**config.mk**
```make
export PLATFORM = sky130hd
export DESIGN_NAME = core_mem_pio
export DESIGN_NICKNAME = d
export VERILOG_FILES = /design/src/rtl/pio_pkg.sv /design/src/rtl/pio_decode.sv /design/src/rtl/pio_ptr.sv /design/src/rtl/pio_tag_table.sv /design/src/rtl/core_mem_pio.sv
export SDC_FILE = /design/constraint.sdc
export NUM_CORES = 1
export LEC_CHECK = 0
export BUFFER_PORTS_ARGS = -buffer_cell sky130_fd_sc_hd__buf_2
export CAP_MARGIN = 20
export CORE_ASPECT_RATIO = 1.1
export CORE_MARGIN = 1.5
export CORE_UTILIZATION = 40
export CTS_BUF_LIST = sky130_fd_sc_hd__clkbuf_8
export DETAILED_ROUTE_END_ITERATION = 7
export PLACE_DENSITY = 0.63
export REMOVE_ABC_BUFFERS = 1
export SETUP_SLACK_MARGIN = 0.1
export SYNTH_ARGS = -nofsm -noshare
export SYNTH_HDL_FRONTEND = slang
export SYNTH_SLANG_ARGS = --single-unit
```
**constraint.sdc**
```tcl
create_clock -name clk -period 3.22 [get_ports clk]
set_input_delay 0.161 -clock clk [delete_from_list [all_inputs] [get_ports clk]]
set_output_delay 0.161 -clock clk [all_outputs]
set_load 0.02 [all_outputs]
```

-- -- --

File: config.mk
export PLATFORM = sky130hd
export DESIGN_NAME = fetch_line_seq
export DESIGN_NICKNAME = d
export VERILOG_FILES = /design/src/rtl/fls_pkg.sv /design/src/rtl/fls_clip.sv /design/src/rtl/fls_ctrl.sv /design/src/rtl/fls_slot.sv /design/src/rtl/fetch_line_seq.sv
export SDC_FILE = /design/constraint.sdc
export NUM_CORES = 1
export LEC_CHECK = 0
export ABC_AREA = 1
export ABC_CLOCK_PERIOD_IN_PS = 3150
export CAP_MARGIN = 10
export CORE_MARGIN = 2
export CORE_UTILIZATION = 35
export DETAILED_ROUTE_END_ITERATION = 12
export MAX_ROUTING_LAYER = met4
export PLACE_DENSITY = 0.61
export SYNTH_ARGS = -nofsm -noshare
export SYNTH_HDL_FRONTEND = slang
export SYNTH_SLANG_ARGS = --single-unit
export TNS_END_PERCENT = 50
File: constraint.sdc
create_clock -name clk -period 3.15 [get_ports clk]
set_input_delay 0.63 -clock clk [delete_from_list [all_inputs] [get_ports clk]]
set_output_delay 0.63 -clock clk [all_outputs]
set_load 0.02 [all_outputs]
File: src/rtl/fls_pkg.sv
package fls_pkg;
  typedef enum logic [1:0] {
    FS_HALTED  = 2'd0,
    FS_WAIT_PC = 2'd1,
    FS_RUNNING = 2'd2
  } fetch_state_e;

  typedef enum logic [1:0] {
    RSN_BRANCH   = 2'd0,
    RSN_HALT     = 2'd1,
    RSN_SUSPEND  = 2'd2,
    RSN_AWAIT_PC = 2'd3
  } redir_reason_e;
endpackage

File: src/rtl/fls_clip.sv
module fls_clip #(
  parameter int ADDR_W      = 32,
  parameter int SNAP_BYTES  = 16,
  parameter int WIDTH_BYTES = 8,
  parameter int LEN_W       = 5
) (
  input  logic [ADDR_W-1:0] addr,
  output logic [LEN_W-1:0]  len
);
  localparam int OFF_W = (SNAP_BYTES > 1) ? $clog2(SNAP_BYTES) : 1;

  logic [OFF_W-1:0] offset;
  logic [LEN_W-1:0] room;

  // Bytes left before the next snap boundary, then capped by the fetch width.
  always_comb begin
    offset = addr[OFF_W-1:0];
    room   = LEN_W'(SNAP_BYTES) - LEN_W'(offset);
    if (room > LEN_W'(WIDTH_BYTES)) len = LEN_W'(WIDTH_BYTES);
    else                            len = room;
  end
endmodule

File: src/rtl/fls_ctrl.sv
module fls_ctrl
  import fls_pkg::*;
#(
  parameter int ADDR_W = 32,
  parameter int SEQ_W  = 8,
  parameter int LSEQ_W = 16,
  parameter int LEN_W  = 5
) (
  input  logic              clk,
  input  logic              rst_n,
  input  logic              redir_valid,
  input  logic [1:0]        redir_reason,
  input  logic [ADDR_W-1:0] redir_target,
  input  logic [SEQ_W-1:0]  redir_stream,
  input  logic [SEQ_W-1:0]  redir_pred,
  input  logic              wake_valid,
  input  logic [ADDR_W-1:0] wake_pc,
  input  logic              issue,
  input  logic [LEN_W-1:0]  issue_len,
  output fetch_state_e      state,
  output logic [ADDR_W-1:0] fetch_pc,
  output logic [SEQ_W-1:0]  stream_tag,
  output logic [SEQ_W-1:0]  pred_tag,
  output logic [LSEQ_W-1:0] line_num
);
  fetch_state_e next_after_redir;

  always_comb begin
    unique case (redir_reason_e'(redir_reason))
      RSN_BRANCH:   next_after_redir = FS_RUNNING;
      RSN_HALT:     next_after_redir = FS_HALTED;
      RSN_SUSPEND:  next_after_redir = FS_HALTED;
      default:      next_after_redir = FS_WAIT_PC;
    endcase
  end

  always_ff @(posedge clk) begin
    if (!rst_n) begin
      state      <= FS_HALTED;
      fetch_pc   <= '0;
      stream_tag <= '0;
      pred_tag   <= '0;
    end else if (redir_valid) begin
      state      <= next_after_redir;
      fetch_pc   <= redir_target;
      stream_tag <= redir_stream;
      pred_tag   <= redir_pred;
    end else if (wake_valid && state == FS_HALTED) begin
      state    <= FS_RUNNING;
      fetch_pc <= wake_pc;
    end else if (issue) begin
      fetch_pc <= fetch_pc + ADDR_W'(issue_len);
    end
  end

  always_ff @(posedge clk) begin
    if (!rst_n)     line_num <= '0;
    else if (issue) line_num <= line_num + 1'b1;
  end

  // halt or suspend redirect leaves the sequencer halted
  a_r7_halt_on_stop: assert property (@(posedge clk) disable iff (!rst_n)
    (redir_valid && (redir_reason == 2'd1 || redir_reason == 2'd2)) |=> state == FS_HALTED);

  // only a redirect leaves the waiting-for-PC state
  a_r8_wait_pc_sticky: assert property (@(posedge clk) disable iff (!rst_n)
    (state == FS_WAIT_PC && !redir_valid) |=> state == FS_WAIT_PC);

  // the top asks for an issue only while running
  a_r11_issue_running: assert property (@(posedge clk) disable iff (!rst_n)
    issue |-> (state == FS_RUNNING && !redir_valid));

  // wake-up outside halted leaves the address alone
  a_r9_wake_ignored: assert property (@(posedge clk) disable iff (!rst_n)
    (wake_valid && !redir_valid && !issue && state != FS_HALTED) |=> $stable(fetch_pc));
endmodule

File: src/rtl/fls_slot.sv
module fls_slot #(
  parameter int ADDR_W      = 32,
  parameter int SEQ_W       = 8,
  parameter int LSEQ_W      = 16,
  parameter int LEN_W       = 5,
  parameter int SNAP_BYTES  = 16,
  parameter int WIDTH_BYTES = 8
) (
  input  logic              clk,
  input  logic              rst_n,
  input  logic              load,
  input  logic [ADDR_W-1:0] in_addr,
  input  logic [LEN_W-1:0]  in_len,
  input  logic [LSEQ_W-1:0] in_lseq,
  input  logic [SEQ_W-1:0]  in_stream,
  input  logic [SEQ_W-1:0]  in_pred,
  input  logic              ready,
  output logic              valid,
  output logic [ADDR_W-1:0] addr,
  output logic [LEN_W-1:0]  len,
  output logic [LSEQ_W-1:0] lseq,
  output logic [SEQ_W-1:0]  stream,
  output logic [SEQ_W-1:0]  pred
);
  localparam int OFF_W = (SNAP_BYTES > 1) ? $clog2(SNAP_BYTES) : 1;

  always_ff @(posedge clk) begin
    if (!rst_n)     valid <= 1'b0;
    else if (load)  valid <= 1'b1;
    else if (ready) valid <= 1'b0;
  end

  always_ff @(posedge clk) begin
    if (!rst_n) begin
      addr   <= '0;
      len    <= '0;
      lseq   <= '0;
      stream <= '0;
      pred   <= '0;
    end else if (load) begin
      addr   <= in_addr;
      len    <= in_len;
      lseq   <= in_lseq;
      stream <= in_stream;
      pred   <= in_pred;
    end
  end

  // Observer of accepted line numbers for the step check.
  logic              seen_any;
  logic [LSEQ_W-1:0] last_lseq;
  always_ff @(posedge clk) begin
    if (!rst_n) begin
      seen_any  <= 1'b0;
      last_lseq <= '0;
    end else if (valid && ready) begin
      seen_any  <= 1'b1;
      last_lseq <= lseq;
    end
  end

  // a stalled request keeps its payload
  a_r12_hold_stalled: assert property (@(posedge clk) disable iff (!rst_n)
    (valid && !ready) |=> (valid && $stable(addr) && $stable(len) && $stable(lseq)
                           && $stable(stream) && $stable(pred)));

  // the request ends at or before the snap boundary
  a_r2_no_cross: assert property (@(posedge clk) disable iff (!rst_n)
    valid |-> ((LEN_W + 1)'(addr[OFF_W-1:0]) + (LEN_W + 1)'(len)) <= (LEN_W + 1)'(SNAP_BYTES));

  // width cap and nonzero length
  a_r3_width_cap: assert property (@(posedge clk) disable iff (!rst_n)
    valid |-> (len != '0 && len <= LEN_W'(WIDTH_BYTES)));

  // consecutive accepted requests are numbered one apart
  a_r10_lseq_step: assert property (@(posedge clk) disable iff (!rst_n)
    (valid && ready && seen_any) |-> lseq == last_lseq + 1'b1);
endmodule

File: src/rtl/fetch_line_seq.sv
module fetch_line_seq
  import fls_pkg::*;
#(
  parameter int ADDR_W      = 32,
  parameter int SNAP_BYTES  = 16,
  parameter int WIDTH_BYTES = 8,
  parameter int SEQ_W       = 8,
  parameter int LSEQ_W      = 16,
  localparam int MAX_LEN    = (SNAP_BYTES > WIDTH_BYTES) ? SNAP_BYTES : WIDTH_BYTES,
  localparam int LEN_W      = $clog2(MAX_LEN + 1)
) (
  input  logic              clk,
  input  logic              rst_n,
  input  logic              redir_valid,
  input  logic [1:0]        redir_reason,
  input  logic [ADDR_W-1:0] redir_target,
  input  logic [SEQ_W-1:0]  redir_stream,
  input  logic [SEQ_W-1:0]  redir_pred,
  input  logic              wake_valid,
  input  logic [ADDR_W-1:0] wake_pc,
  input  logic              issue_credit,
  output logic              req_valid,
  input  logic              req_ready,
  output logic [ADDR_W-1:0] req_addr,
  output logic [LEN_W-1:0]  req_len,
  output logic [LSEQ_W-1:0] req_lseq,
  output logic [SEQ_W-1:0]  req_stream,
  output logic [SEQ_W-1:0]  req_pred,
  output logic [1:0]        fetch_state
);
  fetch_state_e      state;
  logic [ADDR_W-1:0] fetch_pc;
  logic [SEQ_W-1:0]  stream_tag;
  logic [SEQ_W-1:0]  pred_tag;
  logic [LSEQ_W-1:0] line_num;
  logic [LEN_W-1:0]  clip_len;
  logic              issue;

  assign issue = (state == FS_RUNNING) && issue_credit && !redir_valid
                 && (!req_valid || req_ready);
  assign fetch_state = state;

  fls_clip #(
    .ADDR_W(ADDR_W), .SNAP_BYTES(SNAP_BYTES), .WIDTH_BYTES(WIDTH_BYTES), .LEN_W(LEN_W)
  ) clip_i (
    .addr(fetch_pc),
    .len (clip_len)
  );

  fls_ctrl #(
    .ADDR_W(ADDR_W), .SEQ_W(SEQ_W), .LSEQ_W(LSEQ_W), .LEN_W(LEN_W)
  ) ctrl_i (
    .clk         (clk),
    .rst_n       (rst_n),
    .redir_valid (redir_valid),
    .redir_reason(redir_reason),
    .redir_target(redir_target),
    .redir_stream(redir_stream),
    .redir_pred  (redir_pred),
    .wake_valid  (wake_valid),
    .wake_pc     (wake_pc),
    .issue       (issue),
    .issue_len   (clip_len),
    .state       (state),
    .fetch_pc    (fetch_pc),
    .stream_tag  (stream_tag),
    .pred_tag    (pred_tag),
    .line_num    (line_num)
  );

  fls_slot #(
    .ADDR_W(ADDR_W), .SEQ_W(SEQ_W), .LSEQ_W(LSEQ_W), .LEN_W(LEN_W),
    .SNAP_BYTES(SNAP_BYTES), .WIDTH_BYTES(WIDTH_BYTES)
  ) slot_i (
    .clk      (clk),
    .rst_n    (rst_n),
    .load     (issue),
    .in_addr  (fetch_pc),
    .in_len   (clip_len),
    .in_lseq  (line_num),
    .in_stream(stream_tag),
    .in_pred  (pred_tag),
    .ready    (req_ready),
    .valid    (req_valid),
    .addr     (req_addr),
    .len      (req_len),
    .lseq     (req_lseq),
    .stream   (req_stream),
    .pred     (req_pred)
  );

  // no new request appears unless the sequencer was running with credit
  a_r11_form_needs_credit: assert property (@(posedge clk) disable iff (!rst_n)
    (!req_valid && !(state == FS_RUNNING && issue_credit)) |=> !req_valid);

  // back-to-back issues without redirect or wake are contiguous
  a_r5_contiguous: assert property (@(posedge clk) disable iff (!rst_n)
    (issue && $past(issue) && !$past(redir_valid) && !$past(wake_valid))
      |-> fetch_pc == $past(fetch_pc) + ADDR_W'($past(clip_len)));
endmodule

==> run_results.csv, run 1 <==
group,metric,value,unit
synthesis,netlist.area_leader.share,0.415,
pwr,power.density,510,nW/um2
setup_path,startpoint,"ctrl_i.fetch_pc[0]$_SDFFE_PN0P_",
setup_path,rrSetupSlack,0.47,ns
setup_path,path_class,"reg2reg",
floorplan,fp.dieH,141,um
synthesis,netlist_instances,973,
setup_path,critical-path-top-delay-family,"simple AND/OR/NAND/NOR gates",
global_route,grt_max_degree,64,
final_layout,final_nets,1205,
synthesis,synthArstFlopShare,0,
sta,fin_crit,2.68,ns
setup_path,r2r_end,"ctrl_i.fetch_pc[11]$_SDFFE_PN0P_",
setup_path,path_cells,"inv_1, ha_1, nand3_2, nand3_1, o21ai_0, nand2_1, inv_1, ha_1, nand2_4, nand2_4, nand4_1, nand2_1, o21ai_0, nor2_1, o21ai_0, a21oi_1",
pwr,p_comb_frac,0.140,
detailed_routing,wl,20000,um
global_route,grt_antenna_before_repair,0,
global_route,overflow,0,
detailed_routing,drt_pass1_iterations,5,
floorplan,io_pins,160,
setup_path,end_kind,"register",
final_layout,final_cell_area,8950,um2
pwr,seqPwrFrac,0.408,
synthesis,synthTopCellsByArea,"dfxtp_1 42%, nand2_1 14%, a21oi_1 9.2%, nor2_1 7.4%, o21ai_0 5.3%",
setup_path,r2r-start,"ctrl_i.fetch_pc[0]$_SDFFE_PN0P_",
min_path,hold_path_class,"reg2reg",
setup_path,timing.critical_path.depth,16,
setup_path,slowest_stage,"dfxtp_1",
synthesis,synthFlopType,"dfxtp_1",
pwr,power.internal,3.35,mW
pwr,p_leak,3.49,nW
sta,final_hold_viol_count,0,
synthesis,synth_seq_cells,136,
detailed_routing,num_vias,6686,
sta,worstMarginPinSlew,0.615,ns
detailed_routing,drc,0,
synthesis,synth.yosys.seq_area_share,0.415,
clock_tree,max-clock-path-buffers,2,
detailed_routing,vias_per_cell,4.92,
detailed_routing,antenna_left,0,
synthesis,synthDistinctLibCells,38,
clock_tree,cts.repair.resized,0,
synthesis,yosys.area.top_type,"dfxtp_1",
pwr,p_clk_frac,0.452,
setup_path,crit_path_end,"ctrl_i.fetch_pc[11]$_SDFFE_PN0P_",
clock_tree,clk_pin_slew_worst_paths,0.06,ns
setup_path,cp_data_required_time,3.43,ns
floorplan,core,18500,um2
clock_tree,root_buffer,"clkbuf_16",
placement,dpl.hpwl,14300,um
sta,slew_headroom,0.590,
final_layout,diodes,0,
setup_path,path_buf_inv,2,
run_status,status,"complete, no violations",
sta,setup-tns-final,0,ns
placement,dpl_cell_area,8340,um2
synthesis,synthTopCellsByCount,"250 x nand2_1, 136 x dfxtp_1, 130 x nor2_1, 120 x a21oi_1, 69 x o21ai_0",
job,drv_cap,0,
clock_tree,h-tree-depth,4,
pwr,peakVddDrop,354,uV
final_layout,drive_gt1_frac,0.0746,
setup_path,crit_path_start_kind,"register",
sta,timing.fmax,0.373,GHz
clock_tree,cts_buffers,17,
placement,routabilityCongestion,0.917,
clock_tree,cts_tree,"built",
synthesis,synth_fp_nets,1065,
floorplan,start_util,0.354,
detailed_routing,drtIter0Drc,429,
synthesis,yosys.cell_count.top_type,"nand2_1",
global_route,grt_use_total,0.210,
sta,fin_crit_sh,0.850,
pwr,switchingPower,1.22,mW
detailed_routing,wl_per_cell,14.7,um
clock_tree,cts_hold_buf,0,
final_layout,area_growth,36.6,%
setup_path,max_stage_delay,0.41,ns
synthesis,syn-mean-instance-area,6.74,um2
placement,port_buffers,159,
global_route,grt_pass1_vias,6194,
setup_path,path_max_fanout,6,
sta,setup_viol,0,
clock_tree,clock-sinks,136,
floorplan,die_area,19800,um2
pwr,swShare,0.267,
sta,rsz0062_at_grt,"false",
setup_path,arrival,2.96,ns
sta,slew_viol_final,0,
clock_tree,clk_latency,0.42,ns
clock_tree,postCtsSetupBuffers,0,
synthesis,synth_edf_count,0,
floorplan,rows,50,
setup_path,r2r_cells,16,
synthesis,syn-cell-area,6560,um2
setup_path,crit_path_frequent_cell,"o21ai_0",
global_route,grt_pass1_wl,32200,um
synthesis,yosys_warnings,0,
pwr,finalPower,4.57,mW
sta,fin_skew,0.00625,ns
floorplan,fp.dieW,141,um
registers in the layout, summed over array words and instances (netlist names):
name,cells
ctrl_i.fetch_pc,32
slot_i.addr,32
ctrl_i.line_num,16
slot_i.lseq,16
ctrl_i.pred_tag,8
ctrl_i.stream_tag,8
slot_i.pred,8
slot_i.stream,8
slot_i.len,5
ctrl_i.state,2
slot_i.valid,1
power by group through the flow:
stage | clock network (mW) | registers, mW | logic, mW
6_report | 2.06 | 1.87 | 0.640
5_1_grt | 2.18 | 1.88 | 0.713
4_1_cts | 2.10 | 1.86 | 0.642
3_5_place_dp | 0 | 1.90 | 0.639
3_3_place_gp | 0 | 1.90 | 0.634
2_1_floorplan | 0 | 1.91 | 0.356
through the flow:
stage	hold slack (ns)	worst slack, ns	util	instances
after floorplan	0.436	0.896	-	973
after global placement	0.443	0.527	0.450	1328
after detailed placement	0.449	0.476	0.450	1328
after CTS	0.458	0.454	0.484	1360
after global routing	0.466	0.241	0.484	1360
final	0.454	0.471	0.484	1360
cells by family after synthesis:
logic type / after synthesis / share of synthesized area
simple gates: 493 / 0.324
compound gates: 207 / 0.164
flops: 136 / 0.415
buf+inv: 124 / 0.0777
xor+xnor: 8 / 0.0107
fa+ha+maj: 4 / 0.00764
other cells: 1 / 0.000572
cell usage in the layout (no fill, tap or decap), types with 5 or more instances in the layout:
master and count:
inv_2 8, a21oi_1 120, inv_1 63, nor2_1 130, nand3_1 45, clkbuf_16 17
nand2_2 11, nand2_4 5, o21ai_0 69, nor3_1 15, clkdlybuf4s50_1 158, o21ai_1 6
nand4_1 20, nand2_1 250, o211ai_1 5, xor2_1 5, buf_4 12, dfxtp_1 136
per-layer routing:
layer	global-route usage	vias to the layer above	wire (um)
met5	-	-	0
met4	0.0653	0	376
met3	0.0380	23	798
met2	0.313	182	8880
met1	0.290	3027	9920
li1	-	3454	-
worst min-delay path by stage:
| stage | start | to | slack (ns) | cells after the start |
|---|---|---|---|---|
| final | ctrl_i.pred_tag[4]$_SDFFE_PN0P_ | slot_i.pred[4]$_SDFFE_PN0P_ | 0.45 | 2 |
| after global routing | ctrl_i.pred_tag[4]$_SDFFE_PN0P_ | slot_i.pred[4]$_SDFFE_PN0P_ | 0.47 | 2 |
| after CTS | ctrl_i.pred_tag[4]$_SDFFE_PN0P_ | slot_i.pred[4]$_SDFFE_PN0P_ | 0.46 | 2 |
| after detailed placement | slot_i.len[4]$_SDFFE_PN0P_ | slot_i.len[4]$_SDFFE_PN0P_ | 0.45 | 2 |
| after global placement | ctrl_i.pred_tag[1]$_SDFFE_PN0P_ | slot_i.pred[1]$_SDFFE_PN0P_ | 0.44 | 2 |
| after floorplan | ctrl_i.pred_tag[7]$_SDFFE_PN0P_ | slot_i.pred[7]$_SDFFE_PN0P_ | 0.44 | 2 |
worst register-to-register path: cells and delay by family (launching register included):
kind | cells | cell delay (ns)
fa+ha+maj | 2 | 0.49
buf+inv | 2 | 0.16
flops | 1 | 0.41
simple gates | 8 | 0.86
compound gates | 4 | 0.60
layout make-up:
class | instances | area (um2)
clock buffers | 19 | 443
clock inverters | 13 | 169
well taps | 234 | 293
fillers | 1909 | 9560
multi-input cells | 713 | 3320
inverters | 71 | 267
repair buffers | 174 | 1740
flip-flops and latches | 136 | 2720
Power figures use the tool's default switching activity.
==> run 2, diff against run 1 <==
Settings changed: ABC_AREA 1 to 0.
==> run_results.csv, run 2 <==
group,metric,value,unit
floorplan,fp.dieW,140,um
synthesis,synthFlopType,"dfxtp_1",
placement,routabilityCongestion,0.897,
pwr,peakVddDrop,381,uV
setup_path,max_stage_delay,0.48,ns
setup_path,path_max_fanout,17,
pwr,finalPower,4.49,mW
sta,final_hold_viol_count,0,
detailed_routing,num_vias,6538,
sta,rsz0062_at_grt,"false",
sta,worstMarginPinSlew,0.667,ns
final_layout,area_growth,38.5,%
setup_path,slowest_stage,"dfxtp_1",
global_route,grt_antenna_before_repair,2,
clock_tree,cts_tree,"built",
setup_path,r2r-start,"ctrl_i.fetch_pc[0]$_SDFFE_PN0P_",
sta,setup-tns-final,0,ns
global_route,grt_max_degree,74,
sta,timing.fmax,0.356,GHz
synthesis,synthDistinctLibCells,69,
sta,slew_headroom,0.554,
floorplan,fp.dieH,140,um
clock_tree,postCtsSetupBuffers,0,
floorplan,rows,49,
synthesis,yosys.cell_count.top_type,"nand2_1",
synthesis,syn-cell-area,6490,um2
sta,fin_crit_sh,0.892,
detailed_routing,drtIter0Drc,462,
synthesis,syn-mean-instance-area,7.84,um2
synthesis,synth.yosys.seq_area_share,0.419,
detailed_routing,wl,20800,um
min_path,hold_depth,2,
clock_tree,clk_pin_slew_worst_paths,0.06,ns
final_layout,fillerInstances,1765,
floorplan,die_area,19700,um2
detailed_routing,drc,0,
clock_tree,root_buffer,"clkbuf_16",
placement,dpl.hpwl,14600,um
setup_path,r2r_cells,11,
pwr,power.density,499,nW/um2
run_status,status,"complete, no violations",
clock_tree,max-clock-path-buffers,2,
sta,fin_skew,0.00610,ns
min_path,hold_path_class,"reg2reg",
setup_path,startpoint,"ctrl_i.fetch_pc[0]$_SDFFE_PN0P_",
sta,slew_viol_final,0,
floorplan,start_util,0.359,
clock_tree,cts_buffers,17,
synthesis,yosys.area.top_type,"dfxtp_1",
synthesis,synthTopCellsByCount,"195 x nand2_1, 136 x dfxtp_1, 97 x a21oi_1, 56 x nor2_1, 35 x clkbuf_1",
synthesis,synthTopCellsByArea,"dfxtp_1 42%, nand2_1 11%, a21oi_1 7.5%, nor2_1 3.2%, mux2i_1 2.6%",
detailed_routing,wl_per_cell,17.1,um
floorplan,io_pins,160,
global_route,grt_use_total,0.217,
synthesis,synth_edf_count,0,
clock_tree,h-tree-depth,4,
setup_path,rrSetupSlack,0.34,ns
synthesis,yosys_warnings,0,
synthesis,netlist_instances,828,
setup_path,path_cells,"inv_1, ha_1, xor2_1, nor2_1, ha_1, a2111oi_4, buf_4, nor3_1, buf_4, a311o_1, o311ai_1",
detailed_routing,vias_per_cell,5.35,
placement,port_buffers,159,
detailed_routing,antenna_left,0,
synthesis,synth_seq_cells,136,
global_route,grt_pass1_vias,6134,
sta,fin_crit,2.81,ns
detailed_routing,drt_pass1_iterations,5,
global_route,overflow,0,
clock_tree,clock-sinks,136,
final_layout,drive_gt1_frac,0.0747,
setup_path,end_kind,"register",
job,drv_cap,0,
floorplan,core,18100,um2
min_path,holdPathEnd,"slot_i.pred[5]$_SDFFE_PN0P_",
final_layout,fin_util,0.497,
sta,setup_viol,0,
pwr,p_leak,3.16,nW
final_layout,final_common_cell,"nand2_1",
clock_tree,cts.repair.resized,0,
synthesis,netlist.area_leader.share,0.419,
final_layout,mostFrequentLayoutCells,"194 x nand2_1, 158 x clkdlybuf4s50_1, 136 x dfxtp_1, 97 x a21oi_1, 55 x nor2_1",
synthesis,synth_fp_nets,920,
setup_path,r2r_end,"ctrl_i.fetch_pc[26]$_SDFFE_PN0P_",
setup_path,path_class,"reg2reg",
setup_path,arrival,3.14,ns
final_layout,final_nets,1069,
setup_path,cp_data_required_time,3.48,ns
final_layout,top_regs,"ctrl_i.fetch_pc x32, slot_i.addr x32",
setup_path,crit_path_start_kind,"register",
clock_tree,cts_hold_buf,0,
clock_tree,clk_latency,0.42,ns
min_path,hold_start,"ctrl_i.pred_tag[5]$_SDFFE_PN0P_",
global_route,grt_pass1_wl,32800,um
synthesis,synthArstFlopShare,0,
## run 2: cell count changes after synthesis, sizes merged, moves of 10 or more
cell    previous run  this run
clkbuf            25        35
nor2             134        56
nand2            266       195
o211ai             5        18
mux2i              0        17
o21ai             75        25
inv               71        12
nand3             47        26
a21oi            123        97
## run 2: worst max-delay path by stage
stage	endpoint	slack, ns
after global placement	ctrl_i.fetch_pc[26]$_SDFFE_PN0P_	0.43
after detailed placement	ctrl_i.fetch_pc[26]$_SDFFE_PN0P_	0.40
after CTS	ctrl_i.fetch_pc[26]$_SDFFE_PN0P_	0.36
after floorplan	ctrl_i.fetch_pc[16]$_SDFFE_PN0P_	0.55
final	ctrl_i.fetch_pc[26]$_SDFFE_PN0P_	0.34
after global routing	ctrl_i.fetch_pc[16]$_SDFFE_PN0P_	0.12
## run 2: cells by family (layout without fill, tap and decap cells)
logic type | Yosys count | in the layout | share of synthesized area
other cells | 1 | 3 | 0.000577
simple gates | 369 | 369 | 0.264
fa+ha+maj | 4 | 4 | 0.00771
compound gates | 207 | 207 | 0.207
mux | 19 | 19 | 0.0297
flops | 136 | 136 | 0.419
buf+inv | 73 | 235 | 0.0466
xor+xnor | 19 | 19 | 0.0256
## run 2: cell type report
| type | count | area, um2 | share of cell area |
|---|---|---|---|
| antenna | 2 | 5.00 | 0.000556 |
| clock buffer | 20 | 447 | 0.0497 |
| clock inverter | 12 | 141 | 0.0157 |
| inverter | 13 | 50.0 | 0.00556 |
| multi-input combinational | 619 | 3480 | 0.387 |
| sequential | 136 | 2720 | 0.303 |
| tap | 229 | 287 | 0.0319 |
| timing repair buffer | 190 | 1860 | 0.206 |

-- -- --

PROBLEM DESCRIPTION = Find the word "hpwl" in the data and copy out each line where it turns up.

ANSWER SPACE =
placement,dpl.hpwl,14300,um
placement,dpl.hpwl,14600,um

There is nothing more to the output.